L’episodio di In Rainbows scatenò un vero e proprio putiferio, facendo infuriare dalle industrie discografiche agli utenti privati. Evidentemente un eventuale “deprezzamento” del prodotto avrebbe anche tolto senso a coloro che si ritengono collezionisti di dischi di musica.

Anche i Pink Floyd si sono scagliati contro Pandora, la radio in streaming che offre online la possibilità di usufruire di molti cataloghi musicali (la vera pioniera del genere, in verità).Lo spunto era tratto da una legge messa in discussione dal Congresso degli Stati Uniti d’America che avrebbe abbattuto le royalty per i musicisti dell’85%, una vera rapina.

Non è arrivata tardi la risposta di Spotify da parte di un portavoce, con una nota che afferma:”L’obbiettivo di Spotify è far crescere un servizio che la gente ami e per il quale sia disposta a pagare e che fornisca all’industria musicale il supporto finanziario per investire nei nuovi talenti e nella musica… Vogliamo aiutare gli artisti a connettersi con i loro fan, a trovare nuovo pubblico, ad incrementare la loro fan base e a guadagnarsi da vivere con la musica che tutti amiamo. Al momento – continua la nota ufficiale – siamo ancora nelle fasi iniziali di un progetto a lungo termine che sta già avendo effetti positivi dugli artisti e sulla nuova musica. Abbiamo già pagato 500 milioni di dollari ai titolari dei diritti e per la fine del 2013 questa cifra raggiungerà il miliardo di dollari. Molto di questo denaro sarà investito nello sviluppo di nuovi talenti e per produrre nuova musica grandiosa.

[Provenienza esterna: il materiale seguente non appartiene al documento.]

What follows belongs to an exercise in optimizing a design on an open flow for small area and a short achievable clock period; a production flow would make more cautious choices.
Function was checked by simulation only, so behaviour that the tests miss may differ from the original.
No activity file was given, so power comes from the tool's default toggle rates.

## flow/design.v (module list and top-level ports; edited modules follow where they fit)
// module multiplier: 3490 lines
// module FA: 4 lines
// module FAX: 6 lines
// module HA: 4 lines
// module HAN: 4 lines
// module OR2: 3 lines
// module FA1: 4 lines
// module MAJ: 3 lines
// module BENC: 5 lines
// module BTWO: 3 lines
// module BSGN: 3 lines
// module PPSEL: 3 lines
// module PPSELN: 3 lines
// module INV: 3 lines
// module NAND2: 3 lines
// module NOR2: 3 lines
// module XOR2: 3 lines
// module XNOR2: 3 lines
// module AOI21: 3 lines
// module OAI21: 3 lines
// module CPA: 994 lines
module multiplier (
    input clk,
    input rst,
    input start,
    input [31:0] A,
    input [31:0] B,
    input [7:0] Physical_address_in,
    input [31:0] PC_in,
    output [63:0] Product,
    output reg done,
    output reg [7:0] Physical_address_out,
    output reg [31:0] PC_out
);
  // ...
==> flow/flow/run.sh <==
#!/bin/bash
# Layout flow: the standard ORFS flow (standard.sh) with extra ORFS
# settings read from flow/knobs.txt (one VAR=value per line; @FLOW@ stands
# for this flow folder). Its output goes to standard.log.
set -euo pipefail
flowdir="$(pwd)/flow"
knobs=()
while IFS= read -r line; do
  [[ -z "$line" || "$line" == \#* ]] && continue
  knobs+=("${line//@FLOW@/$flowdir}")
done < flow/knobs.txt
bash standard.sh "${knobs[@]}" finish > standard.log 2>&1
==> flow/flow/downsize.tcl <==
# Start the layout from the smallest drive strength of every logic cell that
# synthesis sized up; the flow's timing repair then sizes up what needs it.
set n 0
foreach inst [[ord::get_db_block] getInsts] {
  set m [[$inst getMaster] getName]
  if {![regexp {^(sky130_fd_sc_hd__[a-z0-9]+)_([0-9]+)$} $m -> base size]} { continue }
  if {$size <= 1} { continue }
  if {[string match "*df*" $base] || [string match "*conb*" $base] || [string match "*clk*" $base]} { continue }
  set small [get_lib_cells -quiet ${base}_1]
  if {$small == ""} { continue }
  replace_cell [$inst getName] $small
  incr n
}
puts "downsize: $n cells set to drive strength 1"
==> flow/flow/knobs.txt <==
BUFFER_PORTS_ARGS=-buffer_cell sky130_fd_sc_hd__buf_1
PRE_FLOORPLAN_TCL=@FLOW@/downsize.tcl
==> flow/standard.sh <==
#!/bin/bash
# synth_recipe.tcl (not shown) runs the flow's synth.tcl, then flattens the netlist and writes it again
# the make line also repeats each setting of config.mk as NAME=value (left out here)
make -C /OpenROAD-flow-scripts/flow DESIGN_CONFIG=/design/flow/config.mk WORK_HOME=/design/flow/orfs CLKGATE_MAP_FILE= SYNTH_SCRIPT=/design/flow/synth_recipe.tcl "${@:-finish}"
==> flow/config.mk <==
export PLATFORM = sky130hd
export DESIGN_NAME = multiplier
export DESIGN_NICKNAME = multiplier
export VERILOG_FILES = /design/flow/design.v
export SDC_FILE = /design/flow/constraint.sdc
export NUM_CORES = 8
export LEC_CHECK = 0
export CAP_MARGIN = 5
export CORE_MARGIN = 2
export CORE_UTILIZATION = 40
export SETUP_SLACK_MARGIN = 1.0
export SLEW_MARGIN = 5
export SYNTH_HIERARCHICAL = 1
export SYNTH_MINIMUM_KEEP_SIZE = 0
==> flow/constraint.sdc <==
create_clock -name core_clock -period 5.0 [get_ports {clk}]
set_input_delay 1.0000 -clock core_clock [delete_from_list [all_inputs] [get_ports {clk}]]
set_output_delay 1.0000 -clock core_clock [all_outputs]
set_load 0.01 [all_outputs]
From an optimization exercise on the open Yosys and OpenROAD flow, aimed at small area and a short achievable clock period; shortcuts taken in it are not production practice.
Only simulation tests tie the RTL to the original design; equivalence was not proved.
Power is estimated from default activity; no workload was simulated.

`flow/flow/run.sh`:
```
#!/bin/bash
# The standard layout (standard.sh), changed in three ways:
#  - synthesis maps with flow/abc_map.script (see flow/synth.tcl);
#  - full adders are not extracted into fa/ha cells before ABC
#    (ADDER_MAP_FILE empty), so the prefix adders keep their structure;
#  - the port buffers are buf_2 cells instead of the clkdlybuf4s50 delay
#    cell that buffer_ports picks by default.
set -o pipefail
export FLOW_FLOW_DIR="$PWD/flow"
export BUFFER_PORTS_ARGS="-buffer_cell sky130_fd_sc_hd__buf_2"
bash standard.sh ADDER_MAP_FILE= SYNTH_SCRIPT="$PWD/flow/synth.tcl" finish 2>&1 | tee make.log
```
`flow/flow/abc_map.script`:
```
strash
dch
map -D 2500
buffer -p
upsize -D 2500
dnsize -D 2500
```
`flow/flow/synth.tcl`:
```
# The standard flow's synthesis script (synth_recipe.tcl) with one change: the ABC pass
# uses flow/abc_map.script (delay-targeted mapping with area recovery)
# instead of ORFS's abc_speed.script. Registers are mapped before ABC runs,
# so they are the same as in the standard synthesis.
proc synth {args} { yosys synth -nofsm -noshare {*}$args }
proc fix_abc_args {name1 name2 op} {
  global abc_args
  set i [lsearch $abc_args -script]
  lset abc_args [expr {$i + 1}] $::env(FLOW_FLOW_DIR)/abc_map.script
}
trace add variable ::abc_args write fix_abc_args
source $::env(SCRIPTS_DIR)/synth.tcl
# left out here: clear keep_hierarchy, flatten, clean up, hide names made inside functions, write 1_2_yosys.v
```
`flow/standard.sh`:
```
#!/bin/bash
# synth_recipe.tcl (not shown) runs the flow's synth.tcl, then flattens the netlist and writes it again
# the make line also repeats each setting of config.mk as NAME=value (left out here)
make -C /OpenROAD-flow-scripts/flow DESIGN_CONFIG=/design/flow/config.mk WORK_HOME=/design/flow/orfs CLKGATE_MAP_FILE= SYNTH_SCRIPT=/design/flow/synth_recipe.tcl "${@:-finish}"
```
`flow/config.mk`:
```
export PLATFORM = sky130hd
export DESIGN_NAME = exe_stage
export DESIGN_NICKNAME = exe_stage
export VERILOG_FILES = /design/flow/design.v
export SDC_FILE = /design/flow/constraint.sdc
export NUM_CORES = 4
export LEC_CHECK = 0
export CAP_MARGIN = 20
export CORE_MARGIN = 2
export CORE_UTILIZATION = 40
export PLACE_DENSITY = 0.6
export SETUP_SLACK_MARGIN = 3
export SLEW_MARGIN = 20
```
`flow/constraint.sdc`:
```
create_clock -name core_clock -period 9.0 [get_ports {clk}]
set_input_delay 1.8000 -clock core_clock [delete_from_list [all_inputs] [get_ports {clk}]]
set_output_delay 1.8000 -clock core_clock [all_outputs]
set_load 0.01 [all_outputs]
```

Siamo impegnati al 100% a fare di Spotity il più grande servizio musicale artist friendly, e siamo costantemente in contatto con i musicisti e i manager per capire come possa Spotify aiutare a sviluppare le loro carriere».

Staremo a vedere se anche i dischi dei Radiohead spariranno dalla piattaforma attualmente più amata dai fruitori di musica online.